I guess this is an antenna topic, as it relates to a 3vmeter installation. Anyway, I was just thinking; Let's say it's the middle of the afternoon and the sky is fully overcast by dark clouds, prime to rain...
Would that provide a pseudo ionosphere kind of effect, potentially create something which part15AM signals could bounce off of?
Might overcast days provide increased range due to the presumably conductive cloud canopy ?
I say no. It's the ionosphere that is involved in the skywave with AM stations at night. Weather has nothing to do with it. We don't have enough power anyways. The ionosphere is way higher than the weather.
When the sun goes down the lower layer of the ionosphere dissipates that usually absorbs radio waves so they bounce off the other layers that reflect it.
That's an interesting question.
My amateur radio background led me to believe that cloud cover (including fog) would affect higher frequencies (VHF & UHF) more, and after some surfing, that does appear to be the case, at least from what I read.

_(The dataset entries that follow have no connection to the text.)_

--- src/rtl/if_id_skid_stage.sv ---
// IF/ID pipeline stage with valid/ready handshake, a 2-entry skid buffer,
// synchronous flush-to-NOP and a saturating stall-cycle counter.
module if_id_skid_stage #(
  parameter int                 PC_W      = 32,
  parameter int                 INSTR_W   = 32,
  parameter logic [INSTR_W-1:0] NOP_INSTR = '0,
  parameter int                 CNT_W     = 16
) (
  input  logic               clk_i,
  input  logic               rst_i,
  input  logic               valid_i,
  output logic               ready_o,
  input  logic [PC_W-1:0]    pc4_i,
  input  logic [INSTR_W-1:0] instr_i,
  input  logic               flush_i,
  output logic               valid_o,
  input  logic               ready_i,
  output logic [PC_W-1:0]    pc4_o,
  output logic [INSTR_W-1:0] instr_o,
  output logic [CNT_W-1:0]   stall_cnt_o
);

  typedef enum logic [1:0] {EMPTY, FULL, SKID} state_t;

  localparam logic [CNT_W-1:0] CNT_MAX = '1;

  state_t               state_q, state_d;
  logic [PC_W-1:0]      main_pc_q, main_pc_d, skid_pc_q, skid_pc_d;
  logic [INSTR_W-1:0]   main_instr_q, main_instr_d, skid_instr_q, skid_instr_d;
  logic                 main_ld, skid_ld;
  logic [CNT_W-1:0]     cnt_q;
  logic                 in_fire, out_fire;

  assign in_fire  = valid_i & ready_o;
  assign out_fire = valid_o & ready_i;

  // NOTE: sequential state uses non-blocking assignments so every register
  // samples pre-edge values regardless of process evaluation order.
  always_ff @(posedge clk_i or posedge rst_i) begin
    if (rst_i) state_q <= EMPTY;
    else       state_q <= state_d;
  end

  // NOTE: every signal gets a default at the top of the block, so no path can
  // leave one unassigned and infer a latch.
  always_comb begin
    state_d      = state_q;
    main_ld      = 1'b0;
    main_pc_d    = '0;
    main_instr_d = NOP_INSTR;
    skid_ld      = 1'b0;
    skid_pc_d    = '0;
    skid_instr_d = NOP_INSTR;
    if (flush_i) begin
      // Flush kills everything held and any same-cycle accept.
      state_d = EMPTY;
      main_ld = 1'b1;
      skid_ld = 1'b1;
    end else begin
      unique case (state_q)
        EMPTY: if (in_fire) begin
          state_d      = FULL;
          main_ld      = 1'b1;
          main_pc_d    = pc4_i;
          main_instr_d = instr_i;
        end
        FULL: begin
          if (in_fire && out_fire) begin
            main_ld      = 1'b1;
            main_pc_d    = pc4_i;
            main_instr_d = instr_i;
          end else if (in_fire) begin
            state_d      = SKID;
            skid_ld      = 1'b1;
            skid_pc_d    = pc4_i;
            skid_instr_d = instr_i;
          end else if (out_fire) begin
            state_d = EMPTY;
            main_ld = 1'b1;
          end
        end
        SKID: if (ready_i) begin
          state_d      = FULL;
          main_ld      = 1'b1;
          main_pc_d    = skid_pc_q;
          main_instr_d = skid_instr_q;
        end
        default: state_d = EMPTY;
      endcase
    end
  end

  always_comb begin
    ready_o = (state_q != SKID);
    valid_o = (state_q != EMPTY);
    pc4_o   = main_pc_q;
    instr_o = main_instr_q;
  end

  // NOTE: the data registers are reset too, because the outputs are driven
  // straight from the main register and must read 0/NOP while in reset.
  always_ff @(posedge clk_i or posedge rst_i) begin
    if (rst_i) begin
      main_pc_q    <= '0;
      main_instr_q <= NOP_INSTR;
      skid_pc_q    <= '0;
      skid_instr_q <= NOP_INSTR;
    end else begin
      if (main_ld) begin
        main_pc_q    <= main_pc_d;
        main_instr_q <= main_instr_d;
      end
      if (skid_ld) begin
        skid_pc_q    <= skid_pc_d;
        skid_instr_q <= skid_instr_d;
      end
    end
  end

  always_ff @(posedge clk_i or posedge rst_i) begin
    if (rst_i)
      cnt_q <= '0;
    else if (valid_o && !ready_i && !flush_i && cnt_q != CNT_MAX)
      cnt_q <= cnt_q + CNT_W'(1);
  end

  assign stall_cnt_o = cnt_q;

endmodule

Skywave propagation is from radio waves bouncing off charged particles in the ionosphere. It would be the water droplets, ice, etc. in cloud cover that affects radio signals; AM broadcast band signals have too large a wavelength to be greatly affected. FM signals could either be absorbed or scattered, but in the case of Part 15, that would only occur in fog (the puny FM signal couldn't reach the clouds, unless you're on a mountain).